▶ [REQUIRED WORK]: For the entries that follow, count the lines containing the string "this" and write only the number.

[Data extracted from a collection]
`src/rtl/rd_fifo_pkg.sv`:
```
// Shared types and pointer-code helpers for the async FIFO read-side controller.
package rd_fifo_pkg;

   // Helpers operate on a zero-extended word so any pointer width up to this fits.
   localparam int GRAY_MAX_W = 32;

   typedef enum logic [1:0] {
      OCC0 = 2'd0,
      OCC1 = 2'd1,
      OCC2 = 2'd2
   } occ_state_e;

   function automatic logic [GRAY_MAX_W-1:0] bin2gray(input logic [GRAY_MAX_W-1:0] bin);
      return bin ^ (bin >> 1);
   endfunction

   // Prefix XOR from the MSB down; zero padding above the real width is harmless.
   function automatic logic [GRAY_MAX_W-1:0] gray2bin(input logic [GRAY_MAX_W-1:0] gray);
      logic [GRAY_MAX_W-1:0] bin;
      bin[GRAY_MAX_W-1] = gray[GRAY_MAX_W-1];
      for (int i = GRAY_MAX_W - 2; i >= 0; i--) begin
         bin[i] = bin[i+1] ^ gray[i];
      end
      return bin;
   endfunction

endpackage

```
`src/rtl/rd_fifo_ctrl_rd_out_buf.sv`:
```
// Two-entry first-word-fall-through output buffer; slot 0 is always the head word.
module rd_out_buf
   import rd_fifo_pkg::*;
#(
   parameter int DATA_WIDTH = 32
) (
   input  logic                  clk,
   input  logic                  sw_rst,
   input  logic                  push,
   input  logic [DATA_WIDTH-1:0] push_data,
   input  logic                  pop,
   output logic [1:0]            occ,
   output logic [DATA_WIDTH-1:0] rd_data,
   output logic                  rd_valid
);

   occ_state_e            occ_r;
   occ_state_e            occ_next_s;
   logic                  rd_valid_r;
   logic [DATA_WIDTH-1:0] slot0_r;
   logic [DATA_WIDTH-1:0] slot1_r;
   logic                  head_wr_s;
   logic                  tail_wr_s;
   logic                  shift_s;

   // Occupancy state register and registered valid flag.
   always_ff @(posedge clk) begin
      if (sw_rst) begin
         occ_r      <= OCC0;
         rd_valid_r <= 1'b0;
      end else begin
         occ_r      <= occ_next_s;
         rd_valid_r <= (occ_next_s != OCC0);
      end
   end

   // Next occupancy: push adds a word, pop removes one, both together hold.
   always_comb begin
      occ_next_s = occ_r;
      case (occ_r)
         OCC0: begin
            if (push) begin
               occ_next_s = OCC1;
            end else begin
               occ_next_s = OCC0;
            end
         end
         OCC1: begin
            if (push && !pop) begin
               occ_next_s = OCC2;
            end else if (!push && pop) begin
               occ_next_s = OCC0;
            end else begin
               occ_next_s = OCC1;
            end
         end
         OCC2: begin
            if (pop && !push) begin
               occ_next_s = OCC1;
            end else begin
               occ_next_s = OCC2;
            end
         end
         default: begin
            occ_next_s = OCC0;
         end
      endcase
   end

   // Slot steering: a word lands at the head only when it becomes the head next cycle.
   always_comb begin
      head_wr_s = 1'b0;
      tail_wr_s = 1'b0;
      shift_s   = 1'b0;
      case (occ_r)
         OCC0: begin
            head_wr_s = push;
         end
         OCC1: begin
            if (push && pop) begin
               head_wr_s = 1'b1;
            end else if (push) begin
               tail_wr_s = 1'b1;
            end else begin
               head_wr_s = 1'b0;
            end
         end
         OCC2: begin
            shift_s   = pop;
            tail_wr_s = push && pop;
         end
         default: begin
            head_wr_s = 1'b0;
         end
      endcase
   end

   // Data slots; reset clears them so stale words never reach the consumer.
   always_ff @(posedge clk) begin
      if (sw_rst) begin
         slot0_r <= {DATA_WIDTH{1'b0}};
         slot1_r <= {DATA_WIDTH{1'b0}};
      end else begin
         if (head_wr_s) begin
            slot0_r <= push_data;
         end else if (shift_s) begin
            slot0_r <= slot1_r;
         end else begin
            slot0_r <= slot0_r;
         end
         if (tail_wr_s) begin
            slot1_r <= push_data;
         end else begin
            slot1_r <= slot1_r;
         end
      end
   end

   assign occ      = occ_r;
   assign rd_data  = slot0_r;
   assign rd_valid = rd_valid_r;

endmodule

```
`src/rtl/rd_fifo_ctrl.sv`:
```
// Read-side controller of the async FIFO: pointers, fetch rule, FWFT output and status.
module rd_fifo_ctrl
   import rd_fifo_pkg::*;
#(
   parameter int ADDRESS_WIDTH = 4,
   parameter int DATA_WIDTH    = 32,
   parameter int AEMPTY_LVL    = 2
) (
   input  logic                   clk,
   input  logic                   sw_rst,
   input  logic [ADDRESS_WIDTH:0] wr_ptr_gray_sync,
   output logic                   mem_rd_en,
   output logic [ADDRESS_WIDTH-1:0] rd_addr,
   input  logic [DATA_WIDTH-1:0]  mem_rdata,
   output logic [DATA_WIDTH-1:0]  rd_data,
   output logic                   rd_valid,
   input  logic                   rd_ready,
   output logic [ADDRESS_WIDTH:0] rd_ptr_gray,
   output logic                   empty,
   output logic                   almost_empty,
   output logic [ADDRESS_WIDTH:0] rd_level,
   output logic                   underflow
);

   localparam int PTR_W = ADDRESS_WIDTH + 1;
   localparam logic [PTR_W-1:0] AEMPTY_THR = PTR_W'(AEMPTY_LVL);

   logic [PTR_W-1:0] rd_ptr_bin_r;
   logic [PTR_W-1:0] rd_ptr_bin_next_s;
   logic [PTR_W-1:0] rd_ptr_gray_r;
   logic [PTR_W-1:0] wr_bin_s;
   logic [PTR_W-1:0] level_next_s;
   logic [PTR_W-1:0] rd_level_r;
   logic             mem_empty_s;
   logic             inflight_r;
   logic             pop_s;
   logic             fetch_s;
   logic [1:0]       occ_s;
   logic [2:0]       pending_s;
   logic             almost_empty_r;
   logic             underflow_r;

   rd_out_buf #(
      .DATA_WIDTH(DATA_WIDTH)
   ) u_out_buf (
      .clk      (clk),
      .sw_rst   (sw_rst),
      .push     (inflight_r),
      .push_data(mem_rdata),
      .pop      (pop_s),
      .occ      (occ_s),
      .rd_data  (rd_data),
      .rd_valid (rd_valid)
   );

   assign pop_s       = rd_valid && rd_ready;
   assign wr_bin_s    = PTR_W'(gray2bin(GRAY_MAX_W'(wr_ptr_gray_sync)));
   assign mem_empty_s = (PTR_W'(bin2gray(GRAY_MAX_W'(rd_ptr_bin_r))) == wr_ptr_gray_sync);

   // Words buffered plus in flight once this cycle's pop retires; also next-cycle occupancy.
   assign pending_s = {1'b0, occ_s} + {2'b00, inflight_r} - {2'b00, pop_s};

   // Fetch only while the memory holds unread words and the buffer can absorb the return.
   always_comb begin
      fetch_s = 1'b0;
      if (sw_rst) begin
         fetch_s = 1'b0;
      end else if (mem_empty_s) begin
         fetch_s = 1'b0;
      end else begin
         fetch_s = (pending_s < 3'd2);
      end
   end

   // Next pointer and the unpopped-word count it implies.
   always_comb begin
      rd_ptr_bin_next_s = rd_ptr_bin_r + PTR_W'(fetch_s);
      level_next_s      = (wr_bin_s - rd_ptr_bin_next_s) + PTR_W'(pending_s) + PTR_W'(fetch_s);
   end

   // Pointer, in-flight tracking and status registers.
   always_ff @(posedge clk) begin
      if (sw_rst) begin
         rd_ptr_bin_r   <= {PTR_W{1'b0}};
         rd_ptr_gray_r  <= {PTR_W{1'b0}};
         inflight_r     <= 1'b0;
         rd_level_r     <= {PTR_W{1'b0}};
         almost_empty_r <= 1'b1;
         underflow_r    <= 1'b0;
      end else begin
         rd_ptr_bin_r   <= rd_ptr_bin_next_s;
         rd_ptr_gray_r  <= PTR_W'(bin2gray(GRAY_MAX_W'(rd_ptr_bin_next_s)));
         inflight_r     <= fetch_s;
         rd_level_r     <= level_next_s;
         almost_empty_r <= (level_next_s <= AEMPTY_THR);
         underflow_r    <= rd_ready && !rd_valid;
      end
   end

   assign mem_rd_en    = fetch_s;
   assign rd_addr      = rd_ptr_bin_r[ADDRESS_WIDTH-1:0];
   assign rd_ptr_gray  = rd_ptr_gray_r;
   assign empty        = !rd_valid;
   assign almost_empty = almost_empty_r;
   assign rd_level     = rd_level_r;
   assign underflow    = underflow_r;

endmodule

```
`config.mk`:
```
export PLATFORM = sky130hd
export DESIGN_NAME = rd_fifo_ctrl
export DESIGN_NICKNAME = d
export VERILOG_FILES = /design/src/rtl/rd_fifo_pkg.sv /design/src/rtl/rd_fifo_ctrl_rd_out_buf.sv /design/src/rtl/rd_fifo_ctrl.sv
export SDC_FILE = /design/constraint.sdc
export NUM_CORES = 1
export LEC_CHECK = 0
export ABC_AREA = 0
export CORE_MARGIN = 1.5
export CORE_UTILIZATION = 49
export DETAILED_ROUTE_END_ITERATION = 8
export PLACE_DENSITY = 0.84
export RECOVER_POWER = 25
export SYNTH_ARGS = -nofsm -noshare
export SYNTH_HDL_FRONTEND = slang
export SYNTH_SLANG_ARGS = --single-unit
```
`constraint.sdc`:
```
create_clock -name clk -period 4.6 [get_ports clk]
set_clock_uncertainty 0.05 [all_clocks]
set_input_delay 0.46 -clock clk [delete_from_list [all_inputs] [get_ports clk]]
set_output_delay 0.46 -clock clk [all_outputs]
set_load 0.005 [all_outputs]
```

▶ [EXERCISE OUTPUT]: 2